Making the Cruel More Usual
The U.S. Supreme Court in April denied a Missouri death-row inmate’s request to avoid an agonizing death. The inmate, Russell Bucklew, had asked to be killed by poison gas rather than lethal injection, which due to a rare congenital condition will likely cause tumors on his face, head, neck, and throat to rupture as he suffocates to death on his own blood. Justice Neil Gorsuch, writing for the court’s 5-4 majority, sniped that the Eighth Amendment’s prohibition on cruel and unusual punishment does not guarantee executed persons “a painless death.”
Only a Test
Teachers at an elementary school in Monticello, Indiana, were left with bruises, welts, and abrasions after being shot in the head “execution style” with plastic bullets by sheriff’s office workers during an active shooter training drill. “They told us, ‘This is what happens if you just cower and do nothing,’ ” said one of the teachers.
They Just Can’t Get Over Her
A tally by Media Matters for America found that Fox News and Fox Business mentioned Alexandria Ocasio-Cortez a total of 3,181 times during a recent six-week period—an average of seventy-five times per day. Fox host Tucker Carlson, for example, has called the dynamic Democratic Congresswoman “idiot wind bag,” “pompous little twit,” “fake revolutionary,” “moron and nasty and more self-righteous than any televangelist,” and “bartender.”
Udder-ly Ironic
U.S. Representative Devin Nunes, Republican of California, who recently filed a $250 million defamation case against Twitter and individual tweeters for making fun of him online—one example cited in the lawsuit said the tweeter “Devin Nunes’ cow” called him “udder-ly worthless and it’s pasture time to mooove him to prison”—is a cosponsor of a 2017 bill called the Discouraging Frivolous Lawsuits Act. It did not pass.
The Trump Effect
A new study by the University of North Texas has found that counties that hosted campaign rallies by Donald Trump in 2016 have seen a 226 percent rise in reported hate crimes compared to counties that didn’t.
Steve Knecht Has a Teeny Weenie. Just Kidding!

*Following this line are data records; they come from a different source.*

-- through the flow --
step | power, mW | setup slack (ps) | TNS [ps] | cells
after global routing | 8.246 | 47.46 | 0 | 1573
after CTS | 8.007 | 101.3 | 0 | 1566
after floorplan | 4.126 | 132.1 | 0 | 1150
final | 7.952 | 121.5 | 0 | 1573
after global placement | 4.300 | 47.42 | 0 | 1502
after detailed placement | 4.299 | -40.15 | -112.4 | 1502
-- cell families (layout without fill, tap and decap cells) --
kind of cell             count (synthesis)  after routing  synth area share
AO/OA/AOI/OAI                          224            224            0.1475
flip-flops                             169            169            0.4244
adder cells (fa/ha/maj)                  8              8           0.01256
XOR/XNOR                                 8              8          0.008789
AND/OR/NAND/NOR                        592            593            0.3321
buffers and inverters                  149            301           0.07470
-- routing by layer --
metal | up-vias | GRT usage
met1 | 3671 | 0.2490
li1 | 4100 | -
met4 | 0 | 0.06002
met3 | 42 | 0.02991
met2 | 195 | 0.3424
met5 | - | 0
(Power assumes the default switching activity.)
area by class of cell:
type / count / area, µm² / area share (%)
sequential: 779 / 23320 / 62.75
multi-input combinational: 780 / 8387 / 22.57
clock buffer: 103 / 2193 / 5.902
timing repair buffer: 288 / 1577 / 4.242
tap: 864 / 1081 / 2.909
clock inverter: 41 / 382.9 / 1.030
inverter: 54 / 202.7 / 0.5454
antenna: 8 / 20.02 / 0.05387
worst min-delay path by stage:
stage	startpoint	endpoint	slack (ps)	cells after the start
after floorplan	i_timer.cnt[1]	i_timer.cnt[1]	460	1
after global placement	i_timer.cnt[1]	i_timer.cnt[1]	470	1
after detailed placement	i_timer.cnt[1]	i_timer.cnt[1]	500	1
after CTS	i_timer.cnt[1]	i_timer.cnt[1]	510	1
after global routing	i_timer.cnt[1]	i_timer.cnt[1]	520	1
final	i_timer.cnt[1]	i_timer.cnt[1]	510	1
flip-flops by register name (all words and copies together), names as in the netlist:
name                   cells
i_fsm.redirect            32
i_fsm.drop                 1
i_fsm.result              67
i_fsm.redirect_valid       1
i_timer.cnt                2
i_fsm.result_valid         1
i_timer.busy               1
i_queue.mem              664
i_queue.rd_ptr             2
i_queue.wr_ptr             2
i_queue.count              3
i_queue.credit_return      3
[src/hdl/soc_ctrl_pkg.sv]
/* Widths, FIFO depth, debug hold-off window, address map rules
   and the PMU event word used by the SoC control block */
package soc_ctrl_pkg;

  // ------------------------------------------------------------
  // Debug request hold-off
  // ------------------------------------------------------------
  localparam int unsigned NUM_HARTS      = 2;
  localparam int unsigned DMI_DEL_CYCLES = 500;

  // ------------------------------------------------------------
  // Address map
  // ------------------------------------------------------------
  localparam int unsigned ADDR_W    = 64;
  localparam int unsigned SLV_IDX_W = 3;
  localparam int unsigned NUM_RULES = 7;

  // Debug, ROM, CLINT, PLIC, L2 SPM, HyperBus, LLC SPM
  localparam logic [ADDR_W-1:0] RULE_BASE [NUM_RULES] = '{
    64'h0000_0000_0000_0000,
    64'h0000_0000_0001_0000,
    64'h0000_0000_0200_0000,
    64'h0000_0000_0C00_0000,
    64'h0000_0000_1C00_0000,
    64'h0000_0000_8000_0000,
    64'h0000_0000_7000_0000
  };

  // End addresses are exclusive
  localparam logic [ADDR_W-1:0] RULE_END [NUM_RULES] = '{
    64'h0000_0000_0000_1000,
    64'h0000_0000_0002_0000,
    64'h0000_0000_020C_0000,
    64'h0000_0000_1000_0000,
    64'h0000_0000_1C80_0000,
    64'h0000_0000_C000_0000,
    64'h0000_0000_7002_0000
  };

  // LLC scratchpad shares the HyperBus port
  localparam logic [SLV_IDX_W-1:0] RULE_IDX [NUM_RULES] = '{
    3'd0, 3'd1, 3'd2, 3'd3, 3'd4, 3'd5, 3'd5
  };

  // ------------------------------------------------------------
  // PMU event path
  // ------------------------------------------------------------
  localparam int unsigned E_ID_W        = 4;
  localparam int unsigned E_INFO_W      = 17;
  localparam int unsigned S_ID_W        = 8;
  localparam int unsigned PMU_EVENT_W   = E_ID_W + E_INFO_W + S_ID_W;
  localparam int unsigned LOG_DEPTH_SPU = 2;
  localparam int unsigned SPU_DEPTH     = 2 ** LOG_DEPTH_SPU;
  localparam int unsigned DROP_CNT_W    = 8;

  // Field view for the producer, raw view for masking at the output
  typedef union packed {
    struct packed {
      logic [E_ID_W-1:0]   e_id;
      logic [E_INFO_W-1:0] e_info;
      logic [S_ID_W-1:0]   s_id;
    } fields;
    logic [PMU_EVENT_W-1:0] raw;
  } pmu_event_u;

endpackage
==> config.mk <==
export PLATFORM = sky130hd
export DESIGN_NAME = pcm_player_top
export DESIGN_NICKNAME = d
export VERILOG_FILES = /design/src/logic/pcm_pkg.sv /design/src/logic/pcm_player_top.sv /design/src/logic/i2s_reader.sv /design/src/logic/sd_loader.sv /design/src/logic/sdram_arbiter.sv
export SDC_FILE = /design/constraint.sdc
export NUM_CORES = 1
export LEC_CHECK = 0
export BUFFER_PORTS_ARGS = -buffer_cell sky130_fd_sc_hd__clkbuf_2
export CAP_MARGIN = 5
export CORE_ASPECT_RATIO = 1.25
export CORE_MARGIN = 5
export CORE_UTILIZATION = 37
export DETAILED_ROUTE_END_ITERATION = 16
export SETUP_SLACK_MARGIN = 0.4
export SYNTH_ARGS = -nofsm -noshare
export SYNTH_HDL_FRONTEND = slang
export SYNTH_SLANG_ARGS = --single-unit
==> constraint.sdc <==
create_clock -name clk -period 3.15 [get_ports clk]
set_clock_uncertainty 0.1 [all_clocks]
set_input_delay 0.4725 -clock clk [delete_from_list [all_inputs] [get_ports clk]]
set_output_delay 0.4725 -clock clk [all_outputs]
set_load 0.01 [all_outputs]
<file path="config.mk">
export PLATFORM = sky130hd
export DESIGN_NAME = decode_stage
export DESIGN_NICKNAME = d
export VERILOG_FILES = /design/src/mips_pkg.sv /design/src/decode_stage.sv
export SDC_FILE = /design/constraint.sdc
export NUM_CORES = 2
export LEC_CHECK = 0
export ABC_AREA = 1
export BUFFER_PORTS_ARGS = -buffer_cell sky130_fd_sc_hd__buf_2
export CORE_MARGIN = 2
export CORE_UTILIZATION = 35
export CTS_BUF_LIST = sky130_fd_sc_hd__clkbuf_8
export CTS_CLUSTER_DIAMETER = 150
export CTS_CLUSTER_SIZE = 20
export DETAILED_ROUTE_END_ITERATION = 8
export HOLD_SLACK_MARGIN = 0.05
export PLACE_DENSITY = 0.55
export SKIP_CTS_REPAIR_TIMING = 1
export SYNTH_ARGS = -nofsm -noshare
export SYNTH_HDL_FRONTEND = slang
export SYNTH_SLANG_ARGS = --single-unit
</file>
<file path="constraint.sdc">
create_clock -name clk -period 7.3 [get_ports clk]
set_clock_uncertainty 0.05 [all_clocks]
set_input_delay 1.46 -clock clk [delete_from_list [all_inputs] [get_ports clk]]
set_output_delay 1.46 -clock clk [all_outputs]
set_load 0.05 [all_outputs]
</file>
<file path="src/mips_pkg.sv">
package mips_pkg;

   localparam int word_w      = 32;
   localparam int reg_addr_w  = 5;
   localparam int imem_addr_w = 9;
   localparam int dmem_addr_w = 10;

   // opcodes
   localparam logic [5:0] op_rtype = 6'h00;
   localparam logic [5:0] op_addi  = 6'h08;
   localparam logic [5:0] op_lw    = 6'h23;
   localparam logic [5:0] op_sw    = 6'h2b;

   // funct field of r-type
   localparam logic [5:0] fn_add = 6'h20;
   localparam logic [5:0] fn_sub = 6'h22;
   localparam logic [5:0] fn_and = 6'h24;
   localparam logic [5:0] fn_or  = 6'h25;
   localparam logic [5:0] fn_slt = 6'h2a;

   typedef enum logic [2:0] {
      alu_add,
      alu_sub,
      alu_and,
      alu_or,
      alu_slt
   } alu_op_t;

   typedef struct packed {
      logic              valid;
      logic [word_w-1:0] instr;
   } if_id_t;

   typedef struct packed {
      logic                  reg_write;
      logic                  mem_read;
      logic                  mem_write;
      logic                  alu_src;
      alu_op_t               alu_op;
      logic [reg_addr_w-1:0] rs;
      logic [reg_addr_w-1:0] rt;
      logic [reg_addr_w-1:0] dest;
      logic [word_w-1:0]     rdata_1;
      logic [word_w-1:0]     rdata_2;
      logic [word_w-1:0]     imm;
   } id_ex_t;

   typedef struct packed {
      logic                  reg_write;
      logic                  mem_read;
      logic                  mem_write;
      logic [reg_addr_w-1:0] dest;
      logic [word_w-1:0]     alu_result;
      logic [word_w-1:0]     store_data;
   } ex_mem_t;

   // result on its way into the register file
   typedef struct packed {
      logic                  reg_write;
      logic [reg_addr_w-1:0] dest;
      logic [word_w-1:0]     value;
   } wb_t;

endpackage

</file>
<file path="src/decode_stage.sv">
`timescale 1ns/1ps

module decode_stage (
   input  logic             clk,
   input  logic             reset,
   input  logic             enable,
   input  mips_pkg::if_id_t if_id,
   input  mips_pkg::wb_t    wb,
   output logic             stall,
   output mips_pkg::id_ex_t id_ex
);

   logic [5:0]                      opcode;
   logic [5:0]                      funct;
   logic [mips_pkg::reg_addr_w-1:0] rs;
   logic [mips_pkg::reg_addr_w-1:0] rt;
   logic [mips_pkg::reg_addr_w-1:0] rd;
   logic [mips_pkg::word_w-1:0]     regs [2**mips_pkg::reg_addr_w];
   logic [mips_pkg::word_w-1:0]     rdata_1;
   logic [mips_pkg::word_w-1:0]     rdata_2;
   mips_pkg::id_ex_t                id_next;

   assign opcode = if_id.instr[31:26];
   assign rs     = if_id.instr[25:21];
   assign rt     = if_id.instr[20:16];
   assign rd     = if_id.instr[15:11];
   assign funct  = if_id.instr[5:0];

   // register file, r0 is never written
   always_ff @(posedge clk) begin
      if (reset) begin
         for (int i = 0; i < 2**mips_pkg::reg_addr_w; i++) begin
            regs[i] <= '0;
         end
      end else if (enable && wb.reg_write && wb.dest != '0) begin
         regs[wb.dest] <= wb.value;
      end
   end

   // write-through so a same-cycle writeback is seen
   assign rdata_1 = (rs == '0) ? '0 :
                    (wb.reg_write && wb.dest == rs) ? wb.value : regs[rs];
   assign rdata_2 = (rt == '0) ? '0 :
                    (wb.reg_write && wb.dest == rt) ? wb.value : regs[rt];

   // load in EX whose target is needed right now
   assign stall = id_ex.mem_read && (id_ex.rt != '0) && if_id.valid &&
                  (id_ex.rt == rs || id_ex.rt == rt);

   always_comb begin
      id_next         = '0;
      id_next.rs      = rs;
      id_next.rt      = rt;
      id_next.dest    = rt;
      id_next.rdata_1 = rdata_1;
      id_next.rdata_2 = rdata_2;
      id_next.imm     = {{16{if_id.instr[15]}}, if_id.instr[15:0]};
      id_next.alu_op  = mips_pkg::alu_add;
      if (if_id.valid && !stall) begin
         case (opcode)
            mips_pkg::op_rtype: begin
               id_next.dest      = rd;
               id_next.reg_write = 1'b1;
               case (funct)
                  mips_pkg::fn_add: id_next.alu_op = mips_pkg::alu_add;
                  mips_pkg::fn_sub: id_next.alu_op = mips_pkg::alu_sub;
                  mips_pkg::fn_and: id_next.alu_op = mips_pkg::alu_and;
                  mips_pkg::fn_or:  id_next.alu_op = mips_pkg::alu_or;
                  mips_pkg::fn_slt: id_next.alu_op = mips_pkg::alu_slt;
                  // includes the all-zero no-op
                  default:          id_next.reg_write = 1'b0;
               endcase
            end
            mips_pkg::op_addi: begin
               id_next.reg_write = 1'b1;
               id_next.alu_src   = 1'b1;
            end
            mips_pkg::op_lw: begin
               id_next.reg_write = 1'b1;
               id_next.mem_read  = 1'b1;
               id_next.alu_src   = 1'b1;
            end
            mips_pkg::op_sw: begin
               id_next.mem_write = 1'b1;
               id_next.alu_src   = 1'b1;
            end
            default: ;
         endcase
      end
   end

   always_ff @(posedge clk) begin
      if (reset) begin
         id_ex.reg_write <= 1'b0;
         id_ex.mem_read  <= 1'b0;
         id_ex.mem_write <= 1'b0;
         id_ex.alu_src   <= 1'b0;
      end else if (enable) begin
         id_ex <= id_next;
      end
   end

endmodule

</file>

A Wisconsin school district has banned “mock awards” that objectify cheerleaders’ bodies after it came to light that Tremper High School in Kenosha was giving out honors including “Big Booty” and “Big Boobie” at an annual banquet. The school’s principal, Steve Knecht, defended the awards, writing one parent that they were “meant to be funny” and “just joking around.”